Cuban Sanction

Tom Spurgeon and I will post another NBA Preview this October, but the league has been going through upheval thanks to a weird, one-time clause in the new collective bargaining agreement, allowing teams to cut one player (they still have to pay him) to remove his salary from their luxury tax. It’s a complicated issue, but the upshot is that about 20 teams have cut players whom they’d recently given big contracts to.

Mark Cuban, the owner of the Dallas Mavericks, just wrote about his decision to cut Michael Finley, saving the team around $90 million. It’s a neat post, because it provides some insight into the financial landscape of the NBA, and philosophies on player development:

When the annual league revenue increases stopped and a luxury tax loomed, teams adjusted their financial profiles. To get under the tax threshold, they offered good players packaged with horrible contracts. We took them. We hoped the talent would get us a championship before the number of bad contracts we took on in trades caught up with us.

It didn’t happen.

Of course, he never does get around to explaining the Raef La Frentz contract . . .

Mobilize the Cabal!

According to this piece in the NYPost, the check at Parkhill’s Waterfront Grill in Allenhurst, NJ was presented to “Jew Couple”. No, seriously:

“We are a family restaurant, and we welcome everybody,” [the manager] said, adding that the words “Jew Couple” were never intended to be derogatory.

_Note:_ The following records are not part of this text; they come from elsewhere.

--- config.mk ---
export PLATFORM = sky130hd
export DESIGN_NAME = osc_counter
export DESIGN_NICKNAME = d
export VERILOG_FILES = /design/src/osc_counter.v
export VERILOG_INCLUDE_DIRS = /design/src /design/src/src
export SDC_FILE = /design/constraint.sdc
export NUM_CORES = 1
export LEC_CHECK = 0
export ABC_AREA = 1
export BUFFER_PORTS_ARGS = -buffer_cell sky130_fd_sc_hd__buf_4
export CAP_MARGIN = 15
export CORE_MARGIN = 3
export CORE_UTILIZATION = 50
export DETAILED_ROUTE_END_ITERATION = 8
export PLACE_DENSITY = 0.67
export RECOVER_POWER = 50
export SLEW_MARGIN = 30
export SYNTH_ARGS = -nofsm -noshare
export SYNTH_HDL_FRONTEND = slang
export SYNTH_SLANG_ARGS = --single-unit
--- constraint.sdc ---
create_clock -name clk_i -period 7.4 [get_ports clk_i]
set_input_delay 1.85 -clock clk_i [delete_from_list [all_inputs] [get_ports clk_i]]
set_output_delay 1.85 -clock clk_i [all_outputs]
set_load 0.03 [all_outputs]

“We use it as a form of identity,” she said. She would not elaborate on what the restaurant does when there is more than one couple assumed to be Jewish at the restaurant.

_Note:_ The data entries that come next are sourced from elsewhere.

**src/rtf_pkg.sv**
```systemverilog
// Purpose: Shared constants and types of the transmit framing setup block.
// Assumes: 8-bit register port, 6-bit register address.
// Notes: Offsets 30h, 31h hold extra query fields.
package rtf_pkg;
  // ****************************************
  // Register offsets
  // ****************************************
  localparam logic [5:0] ADDR_FIFO_STATUS = 6'h39;
  localparam logic [5:0] ADDR_TX_SETTING = 6'h3C;
  localparam logic [5:0] ADDR_TX_LEN_UP = 6'h3D;
  localparam logic [5:0] ADDR_TX_LEN_LO = 6'h3E;
  localparam logic [5:0] ADDR_FIFO_PORT = 6'h3F;
  localparam logic [5:0] ADDR_QUERY_A = 6'h30;
  localparam logic [5:0] ADDR_QUERY_B = 6'h31;
  // ****************************************
  // Field positions, masks, reset values
  // ****************************************
  localparam int SET_SHORT_CRC_BIT = 3;
  localparam int SET_FORCE_CAL_BIT = 2;
  localparam int SET_SESSION_HI_BIT = 1;
  localparam int SET_SESSION_LO_BIT = 0;
  localparam int LEN_LO_NIBBLE_LSB = 4;
  localparam int PARTIAL_MSB = 3;
  localparam int PARTIAL_LSB = 1;
  localparam logic [7:0] SETTING_MASK = 8'h0F;
  localparam logic [7:0] LEN_LO_MASK = 8'hFE;
  localparam logic [7:0] QUERY_A_MASK = 8'h3F;
  localparam logic [7:0] QUERY_B_MASK = 8'h1F;
  localparam logic [7:0] REG_RESET = 8'h00;
  // ****************************************
  // FIFO
  // ****************************************
  localparam int FIFO_W = 8;
  localparam int FIFO_DEPTH = 24;
  localparam logic [4:0] FB_EMPTY_READ = 5'h1F;
  // ****************************************
  // Commands and framing
  // ****************************************
  localparam logic [7:0] CMD_TX_CRC = 8'h90;
  localparam logic [7:0] CMD_TX_NOCRC = 8'h91;
  localparam logic [7:0] CMD_QUERY = 8'h98;
  localparam logic [3:0] QUERY_CODE = 4'h8;
  localparam logic [4:0] QUERY_BITS = 5'h11;
  localparam logic [4:0] BYTE_BITS = 5'h08;
  localparam logic [4:0] CRC16_LEN = 5'h10;
  localparam logic [4:0] CRC5_LEN = 5'h05;
  localparam logic [15:0] CRC16_POLY = 16'h1021;
  localparam logic [15:0] CRC16_PRESET = 16'hFFFF;
  localparam logic [4:0] CRC5_POLY = 5'h09;
  localparam logic [4:0] CRC5_PRESET = 5'h09;
  typedef enum logic [4:0] {
    ST_IDLE = 5'b00001,
    ST_START = 5'b00010,
    ST_DATA = 5'b00100,
    ST_CRC = 5'b01000,
    ST_DONE = 5'b10000
  } rtf_state_type;
endpackage : rtf_pkg

```
**src/rtf_stream_if.sv**
```systemverilog
// Purpose: Valid/ready byte stream between the block's own modules.
// Assumes: Transfer when valid and ready are both high at a rising edge.
// Notes: None.
`timescale 1ns/100ps
`default_nettype none
interface rtf_stream_if #(parameter int W = 8);
  logic valid;
  logic ready;
  logic [W-1:0] data;
  modport src(output valid, output data, input ready);
  modport snk(input valid, input data, output ready);
endinterface : rtf_stream_if
`default_nettype wire

```
**src/rfid_tx_frame_setup_fifo.sv**
```systemverilog
// Purpose: Transmit framing setup registers, data FIFO and bit serialiser.
// Assumes: Register strobes and command strobe are synchronous to clk.
// Notes: Low enable holds the whole block in reset.
`timescale 1ns/100ps
`default_nettype none
// How it works
// CRC select bit picks CRC-16 or CRC-5
// Query command always requests calibration period
// Force bit adds calibration to plain transmits
// Session bits go into the query frame
// Twelve-bit full byte count over two registers
// Three bits give final partial byte length
// FIFO port fills and drains cyclically
// Pushing into full FIFO sets overflow flag
// Unread count shown, all ones after empty read
// Status bit 7 high while transmitting
// Reserved bits ignored and read as zero
module rfid_tx_frame_setup_fifo (
  input wire logic clk,
  input wire logic rst,
  input wire logic enable,
  input wire logic [5:0] reg_addr,
  input wire logic [7:0] reg_wdata,
  input wire logic reg_wr,
  input wire logic reg_rd,
  output logic [7:0] reg_rdata,
  input wire logic cmd_valid,
  input wire logic [7:0] cmd_code,
  output logic tx_bit,
  output logic tx_bit_valid,
  input wire logic tx_bit_ready,
  output logic tx_frame_start,
  output logic tx_calib_insert,
  output logic tx_frame_done,
  output logic fifo_wr_ready
);
  import rtf_pkg::*;

  // ****************************************
  // Reset and register storage
  // ****************************************
  logic rst_int;
  logic [7:0] setting_r;
  logic [7:0] len_up_r;
  logic [7:0] len_lo_r;
  logic [7:0] query_a_r;
  logic [7:0] query_b_r;
  logic ovfl_r;
  logic empty_rd_r;
  logic [7:0] rdata_r;
  logic [4:0] fifo_count;

  // Disabled device behaves exactly like one under reset
  assign rst_int = rst | ~enable;

  // ****************************************
  // Decoded fields
  // ****************************************
  logic short_crc_select;
  logic force_calibration_insert;
  logic session_select_hi;
  logic session_select_lo;
  logic [11:0] tx_full_byte_count;
  logic [2:0] partial_byte_bits;
  logic [7:0] fifo_port_data;
  logic [4:0] fifo_unread_count;

  assign short_crc_select = setting_r[SET_SHORT_CRC_BIT];
  assign force_calibration_insert = setting_r[SET_FORCE_CAL_BIT];
  assign session_select_hi = setting_r[SET_SESSION_HI_BIT];
  assign session_select_lo = setting_r[SET_SESSION_LO_BIT];
  assign tx_full_byte_count = {len_up_r, len_lo_r[7:LEN_LO_NIBBLE_LSB]};
  assign partial_byte_bits = len_lo_r[PARTIAL_MSB:PARTIAL_LSB];

  // ****************************************
  // FIFO and its handshakes
  // ****************************************
  rtf_stream_if #(.W(FIFO_W)) push_if ();
  rtf_stream_if #(.W(FIFO_W)) pop_if ();

  rtf_fifo #(
    .W(FIFO_W),
    .DEPTH(FIFO_DEPTH),
    .CW(5)
  ) u_fifo (
    .clk(clk),
    .rst(rst_int),
    .in_if(push_if),
    .out_if(pop_if),
    .count(fifo_count)
  );

  rtf_state_type state_r;
  logic busy;
  logic wr_fifo;
  logic rd_fifo;
  logic host_pop;
  logic fsm_pop;
  logic fsm_take;
  logic [4:0] bits_left_r;
  logic [11:0] bytes_left_r;
  logic partial_pend_r;

  assign busy = (state_r != ST_IDLE);
  assign wr_fifo = reg_wr & (reg_addr == ADDR_FIFO_PORT);
  assign rd_fifo = reg_rd & (reg_addr == ADDR_FIFO_PORT);
  assign fifo_port_data = pop_if.data;
  // Host reads drain the FIFO only while no frame owns it
  assign host_pop = rd_fifo & ~busy;
  assign fsm_pop = (state_r == ST_DATA) && (bits_left_r == 5'h00) &&
                   ((bytes_left_r != 12'h000) || partial_pend_r);
  assign fsm_take = fsm_pop & pop_if.valid;
  assign push_if.valid = wr_fifo;
  assign push_if.data = reg_wdata;
  assign pop_if.ready = host_pop | fsm_pop;
  assign fifo_wr_ready = push_if.ready;
  // An empty read is remembered so the count field can flag it
  assign fifo_unread_count = empty_rd_r ? FB_EMPTY_READ : fifo_count;

  // ****************************************
  // Register writes
  // ****************************************
  always_ff @(posedge clk or posedge rst_int) begin
    if (rst_int) begin
      setting_r <= REG_RESET;
      len_up_r <= REG_RESET;
      len_lo_r <= REG_RESET;
      query_a_r <= REG_RESET;
      query_b_r <= REG_RESET;
    end else if (reg_wr) begin
      case (reg_addr)
        ADDR_TX_SETTING: begin
          setting_r <= reg_wdata & SETTING_MASK;
        end
        ADDR_TX_LEN_UP: begin
          len_up_r <= reg_wdata;
        end
        ADDR_TX_LEN_LO: begin
          len_lo_r <= reg_wdata & LEN_LO_MASK;
        end
        ADDR_QUERY_A: begin
          query_a_r <= reg_wdata & QUERY_A_MASK;
        end
        ADDR_QUERY_B: begin
          query_b_r <= reg_wdata & QUERY_B_MASK;
        end
        default: begin
        end
      endcase
    end
  end

  // ****************************************
  // Sticky FIFO flags
  // ****************************************
  // Overflow clears on a status read; a new overflow in that cycle wins
  always_ff @(posedge clk or posedge rst_int) begin
    if (rst_int) begin
      ovfl_r <= 1'b0;
    end else if (wr_fifo && !push_if.ready) begin
      ovfl_r <= 1'b1;
    end else if (reg_rd && reg_addr == ADDR_FIFO_STATUS) begin
      ovfl_r <= 1'b0;
    end
  end

  always_ff @(posedge clk or posedge rst_int) begin
    if (rst_int) begin
      empty_rd_r <= 1'b0;
    end else if (host_pop && !pop_if.valid) begin
      empty_rd_r <= 1'b1;
    end else if (wr_fifo && push_if.ready) begin
      empty_rd_r <= 1'b0;
    end
  end

  // ****************************************
  // Register reads, data one cycle later
  // ****************************************
  always_ff @(posedge clk or posedge rst_int) begin
    if (rst_int) begin
      rdata_r <= 8'h00;
    end else if (reg_rd) begin
      case (reg_addr)
        ADDR_FIFO_STATUS: begin
          rdata_r <= {busy, 1'b0, ovfl_r, fifo_unread_count};
        end
        ADDR_TX_SETTING: begin
          rdata_r <= setting_r;
        end
        ADDR_TX_LEN_UP: begin
          rdata_r <= len_up_r;
        end
        ADDR_TX_LEN_LO: begin
          rdata_r <= len_lo_r;
        end
        ADDR_QUERY_A: begin
          rdata_r <= query_a_r;
        end
        ADDR_QUERY_B: begin
          rdata_r <= query_b_r;
        end
        ADDR_FIFO_PORT: begin
          rdata_r <= (host_pop && pop_if.valid) ? fifo_port_data : 8'h00;
        end
        default: begin
          rdata_r <= 8'h00;
        end
      endcase
    end else begin
      rdata_r <= 8'h00;
    end
  end

  assign reg_rdata = rdata_r;

  // ****************************************
  // Frame sequencer
  // ****************************************
  logic crc_on_r;
  logic crc_short_r;
  logic calib_r;
  logic start_r;
  logic done_r;
  logic [16:0] sh_r;
  logic [15:0] crc16;
  logic [4:0] crc5;
  logic cmd_take;
  logic bit_go;

  // Commands arriving mid-frame are dropped, never queued
  assign cmd_take = cmd_valid & (state_r == ST_IDLE) &
                    ((cmd_code == CMD_QUERY) || (cmd_code == CMD_TX_CRC) ||
                     (cmd_code == CMD_TX_NOCRC));
  assign tx_bit_valid = ((state_r == ST_DATA) || (state_r == ST_CRC)) &&
                        (bits_left_r != 5'h00);
  assign bit_go = tx_bit_valid & tx_bit_ready;
  assign tx_bit = sh_r[16];
  assign tx_frame_start = start_r;
  assign tx_calib_insert = calib_r;
  assign tx_frame_done = done_r;

  rtf_crc u_crc (
    .clk(clk),
    .rst(rst_int),
    .init(start_r),
    .shift(bit_go && state_r == ST_DATA),
    .bit_in(sh_r[16]),
    .crc16(crc16),
    .crc5(crc5)
  );

  always_ff @(posedge clk or posedge rst_int) begin
    if (rst_int) begin
      state_r <= ST_IDLE;
    end else begin
      case (state_r)
        ST_IDLE: begin
          if (cmd_take) begin
            state_r <= ST_START;
          end
        end
        ST_START: begin
          state_r <= ST_DATA;
        end
        ST_DATA: begin
          if (bits_left_r == 5'h00 && bytes_left_r == 12'h000 && !partial_pend_r) begin
            state_r <= crc_on_r ? ST_CRC : ST_DONE;
          end
        end
        ST_CRC: begin
          if (bit_go && bits_left_r == 5'h01) begin
            state_r <= ST_DONE;
          end
        end
        ST_DONE: begin
          state_r <= ST_IDLE;
        end
        default: begin
          state_r <= ST_IDLE;
        end
      endcase
    end
  end

  // Frame options are frozen at command time
  always_ff @(posedge clk or posedge rst_int) begin
    if (rst_int) begin
      crc_on_r <= 1'b0;
      crc_short_r <= 1'b0;
      calib_r <= 1'b0;
    end else if (cmd_take) begin
      if (cmd_code == CMD_QUERY) begin
        crc_on_r <= 1'b1;
        crc_short_r <= 1'b1;
        calib_r <= 1'b1;
      end else begin
        crc_on_r <= (cmd_code == CMD_TX_CRC);
        crc_short_r <= short_crc_select;
        calib_r <= force_calibration_insert;
      end
    end
  end

  always_ff @(posedge clk or posedge rst_int) begin
    if (rst_int) begin
      start_r <= 1'b0;
      done_r <= 1'b0;
    end else begin
      start_r <= cmd_take;
      done_r <= (state_r == ST_DONE);
    end
  end

  always_ff @(posedge clk or posedge rst_int) begin
    if (rst_int) begin
      bytes_left_r <= 12'h000;
      partial_pend_r <= 1'b0;
    end else if (cmd_take) begin
      if (cmd_code == CMD_QUERY) begin
        bytes_left_r <= 12'h000;
        partial_pend_r <= 1'b0;
      end else begin
        bytes_left_r <= tx_full_byte_count;
        partial_pend_r <= (partial_byte_bits != 3'h0);
      end
    end else if (fsm_take) begin
      if (bytes_left_r != 12'h000) begin
        bytes_left_r <= bytes_left_r - 12'h001;
      end else begin
        partial_pend_r <= 1'b0;
      end
    end
  end

  // One shift register carries payload bits and then the CRC, MSB first
  always_ff @(posedge clk or posedge rst_int) begin
    if (rst_int) begin
      sh_r <= 17'h00000;
      bits_left_r <= 5'h00;
    end else if (cmd_take) begin
      if (cmd_code == CMD_QUERY) begin
        sh_r <= {QUERY_CODE, query_a_r[5:0], session_select_hi,
                 session_select_lo, query_b_r[4:0]};
        bits_left_r <= QUERY_BITS;
      end else begin
        sh_r <= 17'h00000;
        bits_left_r <= 5'h00;
      end
    end else if (fsm_take) begin
      sh_r <= {pop_if.data, 9'h000};
      bits_left_r <= (bytes_left_r != 12'h000) ? BYTE_BITS :
                     {2'b00, partial_byte_bits};
    end else if (state_r == ST_DATA && bits_left_r == 5'h00 &&
                 bytes_left_r == 12'h000 && !partial_pend_r && crc_on_r) begin
      if (crc_short_r) begin
        sh_r <= {crc5, 12'h000};
        bits_left_r <= CRC5_LEN;
      end else begin
        sh_r <= {~crc16, 1'b0};
        bits_left_r <= CRC16_LEN;
      end
    end else if (bit_go) begin
      sh_r <= {sh_r[15:0], 1'b0};
      bits_left_r <= bits_left_r - 5'h01;
    end
  end
endmodule : rfid_tx_frame_setup_fifo
`default_nettype wire

```
**src/rtf_crc.sv**
```systemverilog
// Purpose: Serial CRC-16 and CRC-5 generators run side by side.
// Assumes: Bits enter MSB first.
// Notes: Caller picks the result and complements CRC-16.
`timescale 1ns/100ps
`default_nettype none
module rtf_crc
  import rtf_pkg::*;
(
  input wire logic clk,
  input wire logic rst,
  input wire logic init,
  input wire logic shift,
  input wire logic bit_in,
  output logic [15:0] crc16,
  output logic [4:0] crc5
);
  logic fb16;
  logic fb5;

  assign fb16 = bit_in ^ crc16[15];
  assign fb5 = bit_in ^ crc5[4];

  always_ff @(posedge clk or posedge rst) begin
    if (rst) begin
      crc16 <= CRC16_PRESET;
      crc5 <= CRC5_PRESET;
    end else if (init) begin
      crc16 <= CRC16_PRESET;
      crc5 <= CRC5_PRESET;
    end else if (shift) begin
      crc16 <= {crc16[14:0], 1'b0} ^ (fb16 ? CRC16_POLY : 16'h0000);
      crc5 <= {crc5[3:0], 1'b0} ^ (fb5 ? CRC5_POLY : 5'h00);
    end
  end
endmodule : rtf_crc
`default_nettype wire

```
**src/rtf_fifo.sv**
```systemverilog
// Purpose: Cyclic flip-flop FIFO with valid/ready on both sides.
// Assumes: DEPTH of at least two.
// Notes: Head data is read straight from storage.
`timescale 1ns/100ps
`default_nettype none
module rtf_fifo #(
  parameter int W = 8,
  parameter int DEPTH = 24,
  parameter int CW = $clog2(DEPTH + 1)
) (
  input wire logic clk,
  input wire logic rst,
  rtf_stream_if.snk in_if,
  rtf_stream_if.src out_if,
  output logic [CW-1:0] count
);
  localparam int AW = $clog2(DEPTH);
  logic [W-1:0] mem_r [DEPTH];
  logic [AW-1:0] wr_ptr_r;
  logic [AW-1:0] rd_ptr_r;
  logic [CW-1:0] count_r;
  logic push;
  logic pop;

  assign in_if.ready = (count_r != CW'(DEPTH));
  assign out_if.valid = (count_r != '0);
  assign out_if.data = mem_r[rd_ptr_r];
  assign push = in_if.valid & in_if.ready;
  assign pop = out_if.valid & out_if.ready;
  assign count = count_r;

  always_ff @(posedge clk) begin
    if (push) begin
      mem_r[wr_ptr_r] <= in_if.data;
    end
  end

  // Pointers wrap at DEPTH, which need not be a power of two
  always_ff @(posedge clk or posedge rst) begin
    if (rst) begin
      wr_ptr_r <= '0;
      rd_ptr_r <= '0;
      count_r <= '0;
    end else begin
      if (push) begin
        wr_ptr_r <= (wr_ptr_r == AW'(DEPTH - 1)) ? '0 : wr_ptr_r + AW'(1);
      end
      if (pop) begin
        rd_ptr_r <= (rd_ptr_r == AW'(DEPTH - 1)) ? '0 : rd_ptr_r + AW'(1);
      end
      if (push && !pop) begin
        count_r <= count_r + CW'(1);
      end else if (pop && !push) begin
        count_r <= count_r - CW'(1);
      end
    end
  end
endmodule : rtf_fifo
`default_nettype wire

```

Maybe they put different colored stars of David on the checks.

It’s an outrage! We’d better get our lawyers, bankers and entertainment executives on the case!

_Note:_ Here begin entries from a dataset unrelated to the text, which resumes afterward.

**src/wwd_cfg.svh**
```systemverilog
`ifndef WWD_CFG_SVH
`define WWD_CFG_SVH
`define WWD_OFS_CTL0     14'h1100
`define WWD_OFS_CTL1     14'h1104
`define WWD_OFS_RESTART  14'h1108
`define WWD_OFS_STATUS   14'h110C
`define WWD_KEY_CTL0     8'hC9
`define WWD_KEY_CTL1     8'hBE
`define WWD_RESTART_CODE 32'h000000A7
`define WWD_CTL0_RESET   24'h000043
`define WWD_CTL1_RESET   24'h000000
`define WWD_KEY_HI       31
`define WWD_KEY_LO       24
`define WWD_DIV_HI       2
`define WWD_DIV_LO       0
`define WWD_PER_HI       6
`define WWD_PER_LO       4
`define WWD_WIN_A_HI     10
`define WWD_WIN_A_LO     8
`define WWD_WIN_B_HI     14
`define WWD_WIN_B_LO     12
`define WWD_MODE_BIT     16
`define WWD_CLOSED_WINDOW_SELECT_BIT   0
`endif

```
**src/wwd_pkg.sv**
```systemverilog
package wwd_pkg;
    typedef enum logic [0:0]
    {
        WWD_MODE_WINDOW   = 1'b0,
        WWD_MODE_INTERVAL = 1'b1
    } wwd_mode_t;
endpackage

```
**src/wwd_top.sv**
```systemverilog
`timescale 1ns/1ps
`default_nettype none
`include "wwd_cfg.svh"
module wwd_top
(
    // Clock and reset
    input  wire logic        clk_sys_in,
    input  wire logic        sys_rst_in,
    // Register port
    input  wire logic [13:0] reg_addr_in,
    input  wire logic [31:0] reg_wdata_in,
    input  wire logic        reg_wr_in,
    input  wire logic        reg_rd_in,
    output logic      [31:0] reg_rdata_out,
    // Watchdog outputs
    output logic             wd_error_out,
    output logic             wd_irq_out,
    output logic             wd_running_out
);
    logic [23:0] ctl0_q;
    logic [23:0] ctl1_q;
    logic        enabled_q;
    logic [24:0] count_q;
    logic [2:0]  div_cnt_q;
    logic [31:0] rdata_q;
    logic        err_q;
    logic        irq_q;

    logic        wr_ctl0;
    logic        wr_ctl1;
    logic        wr_rst;
    logic        key0_ok;
    logic        key1_ok;
    logic        restart_ok;
    logic        tick;
    logic [24:0] total_m1;
    logic [24:0] closed_end;
    logic [2:0]  win_code;
    logic        in_closed;
    logic        timeout;
    wwd_pkg::wwd_mode_t mode;

    assign wr_ctl0    = reg_wr_in && (reg_addr_in == `WWD_OFS_CTL0);
    assign wr_ctl1    = reg_wr_in && (reg_addr_in == `WWD_OFS_CTL1);
    assign wr_rst     = reg_wr_in && (reg_addr_in == `WWD_OFS_RESTART);
    assign key0_ok    = reg_wdata_in[`WWD_KEY_HI:`WWD_KEY_LO] == `WWD_KEY_CTL0;
    assign key1_ok    = reg_wdata_in[`WWD_KEY_HI:`WWD_KEY_LO] == `WWD_KEY_CTL1;
    assign restart_ok = reg_wdata_in == `WWD_RESTART_CODE;
    assign mode       = wwd_pkg::wwd_mode_t'(ctl0_q[`WWD_MODE_BIT]);

    // First control register: one keyed write enables, then locks
    always_ff @(posedge clk_sys_in)
    begin
        if (sys_rst_in)
        begin
            ctl0_q    <= `WWD_CTL0_RESET;
            enabled_q <= 1'b0;
        end
        else if (wr_ctl0 && key0_ok && !enabled_q)
        begin
            ctl0_q    <= reg_wdata_in[23:0];
            enabled_q <= 1'b1;
        end
    end

    // Second control register
    always_ff @(posedge clk_sys_in)
    begin
        if (sys_rst_in)
            ctl1_q <= `WWD_CTL1_RESET;
        else if (wr_ctl1 && key1_ok)
            ctl1_q <= reg_wdata_in[23:0];
    end

    // Closed-window selection
    assign win_code = ctl1_q[`WWD_CLOSED_WINDOW_SELECT_BIT] ? ctl0_q[`WWD_WIN_B_HI:`WWD_WIN_B_LO]
                                              : ctl0_q[`WWD_WIN_A_HI:`WWD_WIN_A_LO];

    // Total count minus one
    always_comb
    begin
        unique case (ctl0_q[`WWD_PER_HI:`WWD_PER_LO])
            3'h0: total_m1 = 25'h1FFFFFF;
            3'h1: total_m1 = 25'h01FFFFF;
            3'h2: total_m1 = 25'h003FFFF;
            3'h3: total_m1 = 25'h0007FFF;
            3'h4: total_m1 = 25'h0000FFF;
            3'h5: total_m1 = 25'h00003FF;
            3'h6: total_m1 = 25'h00000FF;
            3'h7: total_m1 = 25'h000003F;
        endcase
    end

    // Closed-window end as a fraction of the total, in sixteenths
    always_comb
    begin
        unique case (win_code)
            3'h0: closed_end = 25'h0;
            3'h1: closed_end = (total_m1 >> 3) + 25'h1;
            3'h2: closed_end = (total_m1 >> 3) + (total_m1 >> 4) + 25'h1;
            3'h3: closed_end = (total_m1 >> 2) + 25'h1;
            3'h4: closed_end = (total_m1 >> 1) + 25'h1;
            3'h5: closed_end = (total_m1 >> 1) + (total_m1 >> 2) + 25'h1;
            3'h6: closed_end = (total_m1 >> 1) + (total_m1 >> 2) + (total_m1 >> 4) + 25'h1;
            3'h7: closed_end = (total_m1 >> 1) + (total_m1 >> 2) + (total_m1 >> 3) + 25'h1;
        endcase
    end

    assign in_closed = count_q < closed_end;
    assign tick      = enabled_q && (div_cnt_q == ctl0_q[`WWD_DIV_HI:`WWD_DIV_LO]);
    assign timeout   = tick && (count_q == total_m1);

    // Clock divider
    always_ff @(posedge clk_sys_in)
    begin
        if (sys_rst_in || !enabled_q || tick)
            div_cnt_q <= 3'h0;
        else
            div_cnt_q <= div_cnt_q + 3'h1;
    end

    // Watchdog counter
    always_ff @(posedge clk_sys_in)
    begin
        if (sys_rst_in || !enabled_q)
            count_q <= 25'h0;
        else if ((wr_rst && restart_ok) || timeout)
            count_q <= 25'h0;
        else if (tick)
            count_q <= count_q + 25'h1;
    end

    // Error signal to the error monitor, one-cycle pulse
    always_ff @(posedge clk_sys_in)
    begin
        if (sys_rst_in)
            err_q <= 1'b0;
        else
            err_q <= (wr_ctl0 && (!key0_ok || enabled_q))
                   || (wr_ctl1 && !key1_ok)
                   || (wr_rst && !restart_ok)
                   || (wr_rst && restart_ok && in_closed && enabled_q
                       && mode == wwd_pkg::WWD_MODE_WINDOW)
                   || (timeout && mode == wwd_pkg::WWD_MODE_WINDOW);
    end

    // Interval-mode interrupt pulse
    always_ff @(posedge clk_sys_in)
    begin
        if (sys_rst_in)
            irq_q <= 1'b0;
        else
            irq_q <= timeout && mode == wwd_pkg::WWD_MODE_INTERVAL;
    end

    // Read data, one cycle after the strobe
    always_ff @(posedge clk_sys_in)
    begin
        if (sys_rst_in)
            rdata_q <= 32'h0;
        else if (reg_rd_in)
        begin
            unique case (reg_addr_in)
                `WWD_OFS_CTL0:   rdata_q <= {8'h00, ctl0_q};
                `WWD_OFS_CTL1:   rdata_q <= {8'h00, ctl1_q};
                `WWD_OFS_STATUS: rdata_q <= {31'h0, enabled_q};
                default:         rdata_q <= 32'h0;
            endcase
        end
        else
            rdata_q <= 32'h0;
    end

    assign reg_rdata_out  = rdata_q;
    assign wd_error_out   = err_q;
    assign wd_irq_out     = irq_q;
    assign wd_running_out = enabled_q;
endmodule // wwd_top
`default_nettype wire

```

In other news, the born-again Christian who does a half-assed job as a receptionist at my office has been putting articles in my mail-slot that explain how the Israeli pullout from Gaza is defying Biblical prophecies and will lead to ruin.

One more of these, and I’ll launch into my “You belong to a psychotic death cult that believes true happiness can only come after apocalyptic destruction!” rant.